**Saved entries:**
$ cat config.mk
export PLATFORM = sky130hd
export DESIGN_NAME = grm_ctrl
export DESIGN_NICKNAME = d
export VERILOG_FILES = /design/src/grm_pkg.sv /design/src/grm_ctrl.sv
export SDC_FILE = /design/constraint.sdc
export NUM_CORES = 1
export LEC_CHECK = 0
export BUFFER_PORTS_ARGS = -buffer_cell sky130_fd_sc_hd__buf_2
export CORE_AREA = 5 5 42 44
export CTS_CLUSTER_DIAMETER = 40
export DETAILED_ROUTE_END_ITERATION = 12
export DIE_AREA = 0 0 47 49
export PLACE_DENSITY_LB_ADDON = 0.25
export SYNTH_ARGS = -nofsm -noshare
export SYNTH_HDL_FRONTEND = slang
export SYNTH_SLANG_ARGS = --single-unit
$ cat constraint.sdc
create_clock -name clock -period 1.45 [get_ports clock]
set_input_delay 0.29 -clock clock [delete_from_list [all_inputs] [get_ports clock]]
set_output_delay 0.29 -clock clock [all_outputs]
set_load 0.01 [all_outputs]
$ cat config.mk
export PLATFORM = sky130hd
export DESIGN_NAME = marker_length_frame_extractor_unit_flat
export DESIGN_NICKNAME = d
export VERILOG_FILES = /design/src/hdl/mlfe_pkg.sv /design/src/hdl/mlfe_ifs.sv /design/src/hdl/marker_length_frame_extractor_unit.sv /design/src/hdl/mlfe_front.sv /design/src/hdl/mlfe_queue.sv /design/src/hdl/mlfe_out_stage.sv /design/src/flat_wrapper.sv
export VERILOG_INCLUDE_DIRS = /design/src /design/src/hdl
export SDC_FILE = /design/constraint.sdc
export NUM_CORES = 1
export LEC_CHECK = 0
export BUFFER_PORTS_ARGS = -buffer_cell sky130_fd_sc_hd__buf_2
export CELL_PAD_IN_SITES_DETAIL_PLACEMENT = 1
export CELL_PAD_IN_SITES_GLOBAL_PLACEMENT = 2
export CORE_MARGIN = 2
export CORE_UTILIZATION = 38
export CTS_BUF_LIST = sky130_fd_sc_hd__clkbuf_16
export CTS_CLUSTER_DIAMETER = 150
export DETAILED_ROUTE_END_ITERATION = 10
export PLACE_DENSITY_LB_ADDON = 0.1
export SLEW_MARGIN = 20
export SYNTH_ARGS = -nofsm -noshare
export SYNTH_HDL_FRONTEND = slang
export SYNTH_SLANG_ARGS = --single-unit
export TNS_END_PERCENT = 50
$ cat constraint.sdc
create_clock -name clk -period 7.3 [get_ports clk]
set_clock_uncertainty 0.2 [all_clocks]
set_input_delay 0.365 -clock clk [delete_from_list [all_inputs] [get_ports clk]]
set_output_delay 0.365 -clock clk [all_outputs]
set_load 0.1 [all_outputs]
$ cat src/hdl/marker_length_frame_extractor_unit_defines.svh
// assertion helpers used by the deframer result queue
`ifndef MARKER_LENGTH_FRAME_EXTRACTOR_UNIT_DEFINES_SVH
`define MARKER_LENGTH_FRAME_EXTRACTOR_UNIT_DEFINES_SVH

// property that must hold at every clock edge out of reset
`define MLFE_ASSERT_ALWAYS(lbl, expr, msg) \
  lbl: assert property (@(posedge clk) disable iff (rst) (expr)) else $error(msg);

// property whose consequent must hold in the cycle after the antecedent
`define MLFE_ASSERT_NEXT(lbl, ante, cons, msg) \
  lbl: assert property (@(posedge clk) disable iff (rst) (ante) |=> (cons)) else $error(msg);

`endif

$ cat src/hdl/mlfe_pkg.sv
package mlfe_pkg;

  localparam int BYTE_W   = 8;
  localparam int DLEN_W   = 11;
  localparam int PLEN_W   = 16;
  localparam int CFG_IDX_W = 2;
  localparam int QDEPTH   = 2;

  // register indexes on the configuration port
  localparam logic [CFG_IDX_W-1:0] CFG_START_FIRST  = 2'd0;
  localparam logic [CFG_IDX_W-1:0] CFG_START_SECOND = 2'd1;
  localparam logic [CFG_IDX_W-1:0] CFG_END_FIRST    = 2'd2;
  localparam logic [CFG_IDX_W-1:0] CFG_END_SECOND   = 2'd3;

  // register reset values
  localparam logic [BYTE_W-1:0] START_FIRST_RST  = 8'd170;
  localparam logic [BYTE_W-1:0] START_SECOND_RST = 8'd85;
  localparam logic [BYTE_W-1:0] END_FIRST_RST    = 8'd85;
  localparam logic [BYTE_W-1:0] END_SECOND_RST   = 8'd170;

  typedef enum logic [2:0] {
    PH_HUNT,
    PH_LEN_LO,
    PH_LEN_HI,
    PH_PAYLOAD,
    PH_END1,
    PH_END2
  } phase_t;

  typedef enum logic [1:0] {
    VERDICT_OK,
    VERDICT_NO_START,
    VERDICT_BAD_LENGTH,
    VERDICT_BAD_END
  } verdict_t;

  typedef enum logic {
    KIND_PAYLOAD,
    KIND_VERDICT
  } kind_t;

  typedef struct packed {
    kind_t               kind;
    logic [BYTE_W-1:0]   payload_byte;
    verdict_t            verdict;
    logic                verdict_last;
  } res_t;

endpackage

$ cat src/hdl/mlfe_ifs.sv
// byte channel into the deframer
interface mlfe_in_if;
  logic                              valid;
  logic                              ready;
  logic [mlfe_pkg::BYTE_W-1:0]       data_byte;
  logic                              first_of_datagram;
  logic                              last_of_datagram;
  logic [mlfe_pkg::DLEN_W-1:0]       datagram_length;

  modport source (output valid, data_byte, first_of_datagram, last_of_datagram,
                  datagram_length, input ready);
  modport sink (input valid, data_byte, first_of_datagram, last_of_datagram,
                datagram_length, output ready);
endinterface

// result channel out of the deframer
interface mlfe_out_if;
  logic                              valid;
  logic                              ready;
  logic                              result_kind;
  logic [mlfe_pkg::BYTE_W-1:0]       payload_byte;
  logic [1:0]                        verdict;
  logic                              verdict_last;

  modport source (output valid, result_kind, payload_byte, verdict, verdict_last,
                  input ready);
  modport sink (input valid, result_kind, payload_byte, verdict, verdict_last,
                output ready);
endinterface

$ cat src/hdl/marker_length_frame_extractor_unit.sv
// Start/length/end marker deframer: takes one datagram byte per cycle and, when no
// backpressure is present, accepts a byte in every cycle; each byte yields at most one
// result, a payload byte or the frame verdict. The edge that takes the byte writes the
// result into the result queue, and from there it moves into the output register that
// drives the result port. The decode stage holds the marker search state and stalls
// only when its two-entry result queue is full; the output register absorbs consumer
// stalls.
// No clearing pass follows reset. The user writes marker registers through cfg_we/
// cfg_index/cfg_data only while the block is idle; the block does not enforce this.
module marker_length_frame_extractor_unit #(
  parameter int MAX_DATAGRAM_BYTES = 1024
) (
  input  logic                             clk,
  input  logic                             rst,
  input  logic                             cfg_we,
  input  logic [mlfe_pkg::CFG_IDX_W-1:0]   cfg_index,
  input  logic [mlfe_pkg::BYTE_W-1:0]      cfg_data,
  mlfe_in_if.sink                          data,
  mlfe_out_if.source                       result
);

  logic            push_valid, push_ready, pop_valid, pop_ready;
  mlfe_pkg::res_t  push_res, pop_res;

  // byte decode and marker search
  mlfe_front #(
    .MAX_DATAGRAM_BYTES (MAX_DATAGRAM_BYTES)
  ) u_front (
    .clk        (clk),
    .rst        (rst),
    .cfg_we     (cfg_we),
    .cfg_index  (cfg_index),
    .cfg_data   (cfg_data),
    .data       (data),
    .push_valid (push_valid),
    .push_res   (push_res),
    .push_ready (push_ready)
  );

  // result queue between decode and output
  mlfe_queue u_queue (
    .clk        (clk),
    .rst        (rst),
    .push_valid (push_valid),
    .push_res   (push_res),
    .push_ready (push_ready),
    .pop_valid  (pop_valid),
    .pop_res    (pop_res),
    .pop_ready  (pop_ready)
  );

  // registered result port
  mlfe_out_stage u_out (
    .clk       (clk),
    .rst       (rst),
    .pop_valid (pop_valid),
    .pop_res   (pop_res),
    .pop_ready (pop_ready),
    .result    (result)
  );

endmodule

**Try it:**
Nothing should appear in the answer except the lines above from the line with "expr, msg) \" through the line with "localparam int CFG_IDX_W = 2;", both included, written out exactly.

**Solution to this exercise:**
`define MLFE_ASSERT_ALWAYS(lbl, expr, msg) \
  lbl: assert property (@(posedge clk) disable iff (rst) (expr)) else $error(msg);

// property whose consequent must hold in the cycle after the antecedent
`define MLFE_ASSERT_NEXT(lbl, ante, cons, msg) \
  lbl: assert property (@(posedge clk) disable iff (rst) (ante) |=> (cons)) else $error(msg);

`endif

$ cat src/hdl/mlfe_pkg.sv
package mlfe_pkg;

  localparam int BYTE_W   = 8;
  localparam int DLEN_W   = 11;
  localparam int PLEN_W   = 16;
  localparam int CFG_IDX_W = 2;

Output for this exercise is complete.